We are critical at this point.... when somewhere between 2% and 10%
have been dying and it's spreading by 1000 people a day and that number
is looking to be able to expand to being what is an exponential increase
in places where there is little medical or government suppression of the
virus, it looks like things can only get worse from here.

So far all we did was to decrease the rate at which the virus spreads,
but it's still spreading and when it hits another vulnerable population
it will explode again.





--
That's Karma

*Liberalism is unsustainable, self destructive and contradicting*

"Sir Hømer Hall, Esq."

unread,
Feb 24, 2020, 1:30:18 PM2/24/20
to
IAWTP. It's gonna get a LOT worse before it gets better...

Those not taking all the precautions they can NOW are leaving
themselves exposed. I have read that the incubation period has
now been bumped up to 27 days. That's almost a month where
asymptomatic victims can spread it by contact, by aerosols and
simply through the air like those poor souls locked up on the
Diamond Princess who got it through the ventilation system.

Also, I've read that many who get it and then "recover" can get
it AGAIN, often with more severe symptoms.

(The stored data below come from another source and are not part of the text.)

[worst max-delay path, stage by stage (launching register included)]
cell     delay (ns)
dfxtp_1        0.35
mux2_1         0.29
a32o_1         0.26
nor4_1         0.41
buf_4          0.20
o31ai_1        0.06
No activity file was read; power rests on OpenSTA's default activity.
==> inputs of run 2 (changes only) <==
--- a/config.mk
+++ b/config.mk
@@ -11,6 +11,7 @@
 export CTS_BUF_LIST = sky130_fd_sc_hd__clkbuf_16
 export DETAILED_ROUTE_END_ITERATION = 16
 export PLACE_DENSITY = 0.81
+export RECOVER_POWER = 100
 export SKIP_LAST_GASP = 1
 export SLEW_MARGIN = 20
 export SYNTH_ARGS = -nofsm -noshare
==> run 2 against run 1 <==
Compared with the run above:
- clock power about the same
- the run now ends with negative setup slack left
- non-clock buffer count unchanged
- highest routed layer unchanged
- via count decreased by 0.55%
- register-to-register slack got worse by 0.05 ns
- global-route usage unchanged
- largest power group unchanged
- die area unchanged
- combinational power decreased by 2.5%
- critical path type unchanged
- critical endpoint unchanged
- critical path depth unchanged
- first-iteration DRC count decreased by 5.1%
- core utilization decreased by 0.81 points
<file path="src/rtl/blkexp_pkg.sv">
package blkexp_pkg;
  // How a finished block maps onto the next stage's entries.
  typedef enum logic {
    WR_SPLIT = 1'b0,  // block divides into two children
    WR_HOLD  = 1'b1   // block count capped: block keeps its slot
  } wr_mode_e;
endpackage

</file>
<file path="src/rtl/blkexp_child.sv">
module blkexp_child #(
  parameter int EXP_W = 4
) (
  input  logic [EXP_W-1:0] par_exp_i,
  input  logic             flag_i,
  output logic [EXP_W-1:0] exp_o
);
  localparam logic [EXP_W-1:0] EXP_MAX = {EXP_W{1'b1}};

  // Exponent grows by one per scaled stage, clamped at the top code.
  always_comb begin
    if (!flag_i)                exp_o = par_exp_i;
    else if (par_exp_i == EXP_MAX) exp_o = EXP_MAX;
    else                        exp_o = par_exp_i + 1'b1;
  end
endmodule

</file>
<file path="src/rtl/blkexp_store.sv">
module blkexp_store #(
  parameter int EXP_W = 4,
  parameter int IDX_W = 2
) (
  input  logic             clk,
  input  logic             rst,
  input  logic             clr_i,
  input  logic             we_a_i,
  input  logic [IDX_W-1:0] idx_a_i,
  input  logic [EXP_W-1:0] exp_a_i,
  input  logic             flag_a_i,
  input  logic             we_b_i,
  input  logic [IDX_W-1:0] idx_b_i,
  input  logic [EXP_W-1:0] exp_b_i,
  input  logic             flag_b_i,
  input  logic [IDX_W-1:0] par_idx_i,
  output logic [EXP_W-1:0] par_exp_o,
  input  logic             rd_en_i,
  input  logic [IDX_W-1:0] rd_idx_i,
  output logic             rd_valid_o,
  output logic [EXP_W-1:0] rd_exp_o,
  output logic             rd_flag_o
);
  localparam int DEPTH = 1 << IDX_W;

  logic [EXP_W-1:0] exp_q  [DEPTH];
  logic             flag_q [DEPTH];

  // Parent exponent for the child calculators (pre-write value).
  assign par_exp_o = exp_q[par_idx_i];

  always_ff @(posedge clk) begin
    if (rst || clr_i) begin
      for (int i = 0; i < DEPTH; i++) begin
        exp_q[i]  <= '0;
        flag_q[i] <= 1'b0;
      end
    end else begin
      if (we_a_i) begin
        exp_q[idx_a_i]  <= exp_a_i;
        flag_q[idx_a_i] <= flag_a_i;
      end
      if (we_b_i) begin
        exp_q[idx_b_i]  <= exp_b_i;
        flag_q[idx_b_i] <= flag_b_i;
      end
    end
  end

  // Registered read port, read-before-write.
  always_ff @(posedge clk) begin
    if (rst) begin
      rd_valid_o <= 1'b0;
      rd_exp_o   <= '0;
      rd_flag_o  <= 1'b0;
    end else begin
      rd_valid_o <= rd_en_i;
      if (rd_en_i) begin
        rd_exp_o  <= exp_q[rd_idx_i];
        rd_flag_o <= flag_q[rd_idx_i];
      end
    end
  end
endmodule

</file>
<file path="src/rtl/blkexp_table.sv">
module blkexp_table
  import blkexp_pkg::*;
#(
  parameter int N_LOG2    = 10,
  parameter int BMAX_LOG2 = 2,
  localparam int EXP_W = $clog2(N_LOG2),
  localparam int STG_W = $clog2(N_LOG2),
  localparam int IDX_W = BMAX_LOG2
) (
  input  logic             clk,
  input  logic             rst,
  input  logic             start_i,
  input  logic             wr_en_i,
  input  logic [STG_W-1:0] wr_stage_i,
  input  logic [IDX_W-1:0] wr_idx_i,
  input  logic             wr_flag_a_i,
  input  logic             wr_flag_b_i,
  input  logic             rd_en_i,
  input  logic [IDX_W-1:0] rd_idx_i,
  output logic             rd_valid_o,
  output logic             rd_flag_o,
  output logic [EXP_W-1:0] rd_exp_o
);
  localparam int BMAX = 1 << BMAX_LOG2;

  wr_mode_e         mode;
  logic [IDX_W-1:0] span;
  logic [IDX_W-1:0] idx_b;
  logic [EXP_W-1:0] parent_exp;
  logic [1:0]       child_flag;
  logic [EXP_W-1:0] child_exp [2];

  // Splitting continues until the stage reaches the cap.
  assign mode  = (int'(wr_stage_i) < BMAX_LOG2) ? WR_SPLIT : WR_HOLD;
  // Distance to the upper child halves every stage.
  assign span  = IDX_W'((BMAX >> 1) >> wr_stage_i);
  assign idx_b = wr_idx_i + span;
  assign child_flag = {wr_flag_b_i, wr_flag_a_i};

  for (genvar c = 0; c < 2; c++) begin : g_child
    blkexp_child #(.EXP_W(EXP_W)) u_child (
      .par_exp_i (parent_exp),
      .flag_i    (child_flag[c]),
      .exp_o     (child_exp[c])
    );
  end

  blkexp_store #(.EXP_W(EXP_W), .IDX_W(IDX_W)) u_store (
    .clk        (clk),
    .rst        (rst),
    .clr_i      (start_i),
    .we_a_i     (wr_en_i),
    .idx_a_i    (wr_idx_i),
    .exp_a_i    (child_exp[0]),
    .flag_a_i   (wr_flag_a_i),
    .we_b_i     (wr_en_i && (mode == WR_SPLIT)),
    .idx_b_i    (idx_b),
    .exp_b_i    (child_exp[1]),
    .flag_b_i   (wr_flag_b_i),
    .par_idx_i  (wr_idx_i),
    .par_exp_o  (parent_exp),
    .rd_en_i    (rd_en_i),
    .rd_idx_i   (rd_idx_i),
    .rd_valid_o (rd_valid_o),
    .rd_exp_o   (rd_exp_o),
    .rd_flag_o  (rd_flag_o)
  );
endmodule

</file>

IOW, they didn't
really become resistant to it. And, getting it twice in a row
often has deadly consequences because the second time around
the infection is much more severe and deadly.

I've seen videos of Chinese men walking down the street and
falling over dead. Not a pretty picture. I never in my long life have
seen any "flu" do that.

--
Yours Truly, Sir Gregøry

"I went to the woods because I wished to live deliberately, to front only
the essential facts of life, and see if I could not learn what it had to
teach, and not, when I came to die, discover that I had not lived."